This pandemic has been overcome and there are no other similar risks to which shareholders would be exposed if they were present at the AGM.

Consequently, there was sufficient reason for the AGM on 8 May 2024 to take place as a regular in-person general meeting.

As can be seen from the wording of the Stock Corporation Act and the deliberations on the amendment, the legislator had intended to open up the possibility of holding virtual meetings for the future to avert danger, including danger arising from other sources, especially to the health of shareholders, but not to provide the management of stock corporations with a convenient way of no longer having to face their owners face to face.

The virtual meeting is not legally equivalent to an in-person meeting: authorization to hold such a meeting is limited in time and formulated as an exception. Virtual meetings can only be arranged for a limited period of time and require a necessary amendment to the Articles of Incorporation.

What is also questionable is that the wording in the Articles of Incorporation of our company mentions no fixed end date, which is contrary to the statutory regulation. Instead, it only refers to a date that must then be searched for. This date is to consist of the publication date of the Articles of Incorporation, which is itself not immediately evident, followed by a two- year notice period thereafter. This is too vague because it requires further research and is therefore not permissible.

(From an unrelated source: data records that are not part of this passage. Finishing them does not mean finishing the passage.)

### src/rtl/qr_payload_tlv_parse_crc_check.sv
// Streaming TLV parser and CRC-16/CCITT-FALSE checker for QR payloads. Feed
// one character per transfer on the input channel, with last_char set on the
// final one; each character yields exactly one result transfer carrying its
// role (tag, length, value, or ignored past the element limit), the element
// tag, value position, element index and end-of-element mark. The result for
// the final character also carries the checksum verdict (the last four
// characters as hex against the CRC of everything before them), the count
// of complete elements and the start offset of the first element whose tag
// matches signature_tag. The block sustains one character per clock cycle
// when the result channel does not stall: the parse step and the byte-wide
// CRC step sit in a single stage between the input register and the result
// register. Frame state clears itself after the final character. The user
// must make configuration writes only between frames; this is not enforced.
module qr_payload_tlv_parse_crc_check
	import qrtlv_pkg::*;
#(
	parameter int MAX_ELEMENTS = 64,
	parameter int MAX_PAYLOAD  = 512
) (
	input  logic                 clk,
	input  logic                 arst_n,
	// Configuration write port
	input  logic                 cfg_we,
	input  logic [CFG_IDX_W-1:0] cfg_index,
	input  logic [CFG_DAT_W-1:0] cfg_wdata,
	// Input channel
	input  logic                 in_valid,
	output logic                 in_ready,
	input  logic [CHAR_W-1:0]    char_in,
	input  logic                 last_char,
	// Result channel
	output logic                 out_valid,
	input  logic                 out_ready,
	output logic [1:0]           role,
	output logic [TAG_W-1:0]     tag_code,
	output logic [CHAR_W-1:0]    value_char,
	output logic [LEN_W-1:0]     value_pos,
	output logic                 element_end,
	output logic [INDEX_W-1:0]   element_index,
	output logic                 frame_done,
	output logic                 crc_ok,
	output logic [COUNT_W-1:0]   element_count,
	output logic                 signature_found,
	output logic [OFFSET_W-1:0]  signature_offset
);

	// Parse phases.
	localparam logic [2:0] PH_TAG0     = 3'd0;
	localparam logic [2:0] PH_TAG1     = 3'd1;
	localparam logic [2:0] PH_LEN0     = 3'd2;
	localparam logic [2:0] PH_LEN1_OK  = 3'd3;
	localparam logic [2:0] PH_LEN1_BAD = 3'd4;
	localparam logic [2:0] PH_VALUE    = 3'd5;

	// Element limit ceiling and character counter saturation.
	localparam int ME_CLAMP = (MAX_ELEMENTS > 127) ? 127 : MAX_ELEMENTS;
	localparam logic [COUNT_W-1:0] ME_MAX = COUNT_W'(ME_CLAMP);
	localparam int POS_SAT_I = (MAX_PAYLOAD < 1023) ? MAX_PAYLOAD : 1023;
	localparam logic [POS_W-1:0] POS_SAT = POS_W'(POS_SAT_I);
	localparam logic [COUNT_W-1:0] COUNT_SAT = 7'd127;

	// Configuration registers
	logic [COUNT_W-1:0] max_elements_q;
	logic [TAG_W-1:0]   signature_tag_q;

	always_ff @(posedge clk or negedge arst_n) begin
		if (!arst_n) begin
			max_elements_q  <= MAX_ELEMENTS_RESET;
			signature_tag_q <= SIGNATURE_TAG_RESET;
		end else if (cfg_we) begin
			unique case (cfg_index)
				CFG_MAX_ELEMENTS:  max_elements_q  <= cfg_wdata[COUNT_W-1:0];
				CFG_SIGNATURE_TAG: signature_tag_q <= cfg_wdata;
				default: ;
			endcase
		end
	end

	// Input register
	logic              valid_s1;
	logic [CHAR_W-1:0] char_s1;
	logic              last_s1;
	logic              advance;

	assign advance  = valid_s1 && (!out_valid || out_ready);
	assign in_ready = !valid_s1 || advance;

	always_ff @(posedge clk or negedge arst_n) begin
		if (!arst_n) begin
			valid_s1 <= 1'b0;
		end else if (in_ready) begin
			valid_s1 <= in_valid;
		end
	end

	always_ff @(posedge clk) begin
		if (in_ready && in_valid) begin
			char_s1 <= char_in;
			last_s1 <= last_char;
		end
	end

	// Frame state
	logic [2:0]          phase_q;
	logic [TAG_W-1:0]    tag_q;
	logic [LEN_W-1:0]    rem_q;
	logic [LEN_W-1:0]    vidx_q;
	logic [COUNT_W-1:0]  done_q;
	logic [POS_W-1:0]    pos_q;
	logic                sig_seen_q;
	logic [OFFSET_W-1:0] sig_pos_q;
	logic [OFFSET_W-1:0] estart_q;

	logic [2:0]          phase_n;
	logic [TAG_W-1:0]    tag_n;
	logic [LEN_W-1:0]    rem_n;
	logic [LEN_W-1:0]    vidx_n;
	logic [COUNT_W-1:0]  done_n;
	logic                sig_seen_n;
	logic [OFFSET_W-1:0] sig_pos_n;
	logic [OFFSET_W-1:0] estart_n;

	logic [COUNT_W-1:0]  limit;
	logic                is_digit;
	logic [3:0]          digit;
	logic [LEN_W-1:0]    len_sum;
	logic [LEN_W-1:0]    rem_dec;
	logic [1:0]          role_c;
	logic [LEN_W-1:0]    vpos_c;
	logic [INDEX_W-1:0]  idx_c;
	logic [TAG_W-1:0]    tag_out_c;
	logic                end_c;
	logic                crc_ok_c;
	crc_ctrl_t           crc_ctrl;

	// Effective limit: clamp to the ceiling, and zero acts as one.
	always_comb begin
		if (max_elements_q > ME_MAX) begin
			limit = ME_MAX;
		end else if (max_elements_q == '0) begin
			limit = 7'd1;
		end else begin
			limit = max_elements_q;
		end
	end

	assign is_digit = (char_s1 >= 8'h30) && (char_s1 <= 8'h39);
	assign digit    = char_s1[3:0];
	assign len_sum  = rem_q + {3'b000, digit};
	assign rem_dec  = (rem_q != '0) ? rem_q - 7'd1 : '0;

	// One parse step per character.
	always_comb begin
		phase_n    = phase_q;
		tag_n      = tag_q;
		rem_n      = rem_q;
		vidx_n     = vidx_q;
		done_n     = done_q;
		sig_seen_n = sig_seen_q;
		sig_pos_n  = sig_pos_q;
		estart_n   = estart_q;
		role_c     = ROLE_TAG;
		vpos_c     = '0;
		idx_c      = done_q[INDEX_W-1:0];
		tag_out_c  = '0;
		end_c      = 1'b0;

		if (phase_q == PH_TAG0 && done_q >= limit) begin
			role_c = ROLE_IGN;
			idx_c  = '0;
		end else begin
			unique case (phase_q)
				PH_TAG1: begin
					tag_n   = {tag_q[TAG_W-1:8], char_s1};
					phase_n = PH_LEN0;
				end
				PH_LEN0: begin
					role_c = ROLE_LEN;
					if (is_digit) begin
						// Tens digit times ten.
						rem_n   = {digit, 3'b000} + {2'b00, digit, 1'b0};
						phase_n = PH_LEN1_OK;
					end else begin
						rem_n   = '0;
						phase_n = PH_LEN1_BAD;
					end
				end
				PH_LEN1_OK, PH_LEN1_BAD: begin
					role_c = ROLE_LEN;
					rem_n  = (phase_q == PH_LEN1_OK && is_digit) ? len_sum : '0;
					vidx_n = '0;
					if (rem_n == '0) begin
						end_c = 1'b1;
					end else begin
						phase_n = PH_VALUE;
					end
				end
				PH_VALUE: begin
					role_c = ROLE_VAL;
					vpos_c = vidx_q;
					vidx_n = vidx_q + 7'd1;
					rem_n  = rem_dec;
					end_c  = (rem_dec == '0);
				end
				default: begin
					// First tag character, also any unused phase code.
					estart_n = (pos_q > POS_W'(OFFSET_SAT)) ? OFFSET_SAT
						: pos_q[OFFSET_W-1:0];
					tag_n    = {char_s1, 8'h00};
					phase_n  = PH_TAG1;
				end
			endcase

			tag_out_c = tag_n;
			if (end_c) begin
				if (!sig_seen_q && tag_n == signature_tag_q) begin
					sig_seen_n = 1'b1;
					sig_pos_n  = estart_n;
				end
				if (done_q < COUNT_SAT) begin
					done_n = done_q + 7'd1;
				end
				phase_n = PH_TAG0;
				rem_n   = '0;
				vidx_n  = '0;
			end
		end
	end

	// Checksum unit
	assign crc_ctrl.step    = advance;
	assign crc_ctrl.last    = last_s1;
	assign crc_ctrl.pos_ge4 = (pos_q >= TAIL_DEPTH);
	assign crc_ctrl.pos_ge7 = (pos_q >= MIN_FRAME_LAST);

	qrtlv_crc u_crc (
		.clk      (clk),
		.arst_n   (arst_n),
		.ctrl     (crc_ctrl),
		.char_cur (char_s1),
		.crc_ok   (crc_ok_c)
	);

	// Frame state update; everything returns to reset after the final character.
	always_ff @(posedge clk or negedge arst_n) begin
		if (!arst_n) begin
			phase_q    <= PH_TAG0;
			tag_q      <= '0;
			rem_q      <= '0;
			vidx_q     <= '0;
			done_q     <= '0;
			pos_q      <= '0;
			sig_seen_q <= 1'b0;
			sig_pos_q  <= '0;
			estart_q   <= '0;
		end else if (advance) begin
			if (last_s1) begin
				phase_q    <= PH_TAG0;
				tag_q      <= '0;
				rem_q      <= '0;
				vidx_q     <= '0;
				done_q     <= '0;
				pos_q      <= '0;
				sig_seen_q <= 1'b0;
				sig_pos_q  <= '0;
				estart_q   <= '0;
			end else begin
				phase_q    <= phase_n;
				tag_q      <= tag_n;
				rem_q      <= rem_n;
				vidx_q     <= vidx_n;
				done_q     <= done_n;
				sig_seen_q <= sig_seen_n;
				sig_pos_q  <= sig_pos_n;
				estart_q   <= estart_n;
				if (pos_q < POS_SAT) begin
					pos_q <= pos_q + 10'd1;
				end
			end
		end
	end

	// Result register
	always_ff @(posedge clk or negedge arst_n) begin
		if (!arst_n) begin
			out_valid <= 1'b0;
		end else if (!out_valid || out_ready) begin
			out_valid <= valid_s1;
		end
	end

	always_ff @(posedge clk) begin
		if (advance) begin
			role             <= role_c;
			tag_code         <= tag_out_c;
			value_char       <= char_s1;
			value_pos        <= vpos_c;
			element_end      <= end_c;
			element_index    <= idx_c;
			frame_done       <= last_s1;
			crc_ok           <= crc_ok_c;
			element_count    <= last_s1 ? done_n : '0;
			signature_found  <= last_s1 & sig_seen_n;
			signature_offset <= (last_s1 && sig_seen_n) ? sig_pos_n : '0;
		end
	end

	// Frame summary fields stay zero except on the final character.
	a_summary_only_on_last: assert property (@(posedge clk) disable iff (!arst_n)
		out_valid && !frame_done |-> !crc_ok && element_count == '0
			&& !signature_found && signature_offset == '0)
		else $error("frame summary set on a character that is not the last");

	// Ignored characters carry no element information.
	a_ignored_clean: assert property (@(posedge clk) disable iff (!arst_n)
		out_valid && role == ROLE_IGN |-> tag_code == '0 && element_index == '0
			&& !element_end && value_pos == '0)
		else $error("ignored character carries element information");

	// The final character leaves the parser at the start of a fresh frame.
	a_frame_restart: assert property (@(posedge clk) disable iff (!arst_n)
		advance && last_s1 |=> phase_q == PH_TAG0 && done_q == '0 && pos_q == '0
			&& !sig_seen_q)
		else $error("frame state not cleared after the final character");

	// The parser never counts past the element limit.
	a_count_within_limit: assert property (@(posedge clk) disable iff (!arst_n)
		done_q <= limit || $past(cfg_we))
		else $error("element count exceeds the element limit");

endmodule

The Board of Management and Supervisory Board should therefore have proposed Art. 11 (2) of the Articles of Incorporation as follows:

Art. 11 (2) is inserted as follows:

The Board of Management is authorized, with the approval of the Supervisory Board, to hold the Annual General Meeting as a hybrid event (in the presence of the shareholders and virtually via Internet participation). At the dutiful discretion of the Board of Management, it may also provide for the General Meeting to be held without the physical presence of the shareholders or their proxies at the venue of the General Meeting (virtual General Meeting) due to a compelling emergency (e.g. pandemic, natural disasters, war or similar events preventing attendance); this authorization is valid until 8 May 2028.

The arguments against an in-person event - higher participation rates are achieved in a virtual format, foreign shareholders are able to participate via the Internet, the digitalization of communication channels is being expanded and improved and the virtual format can be permanently introduced and used in the future as a new form of communication - do not preclude the retention of an in-person format in which the Board of Management and Supervisory Board must justify themselves directly to the attendees (the community of owners present at the meeting).

All of this is also possible and permissible at an event in hybrid format, especially as there are a large number of shareholders who cannot handle the digital requirements of communication, do not master the necessary prerequisites or reject them, but would still like to have information about the weal and woe of their company and its profitability.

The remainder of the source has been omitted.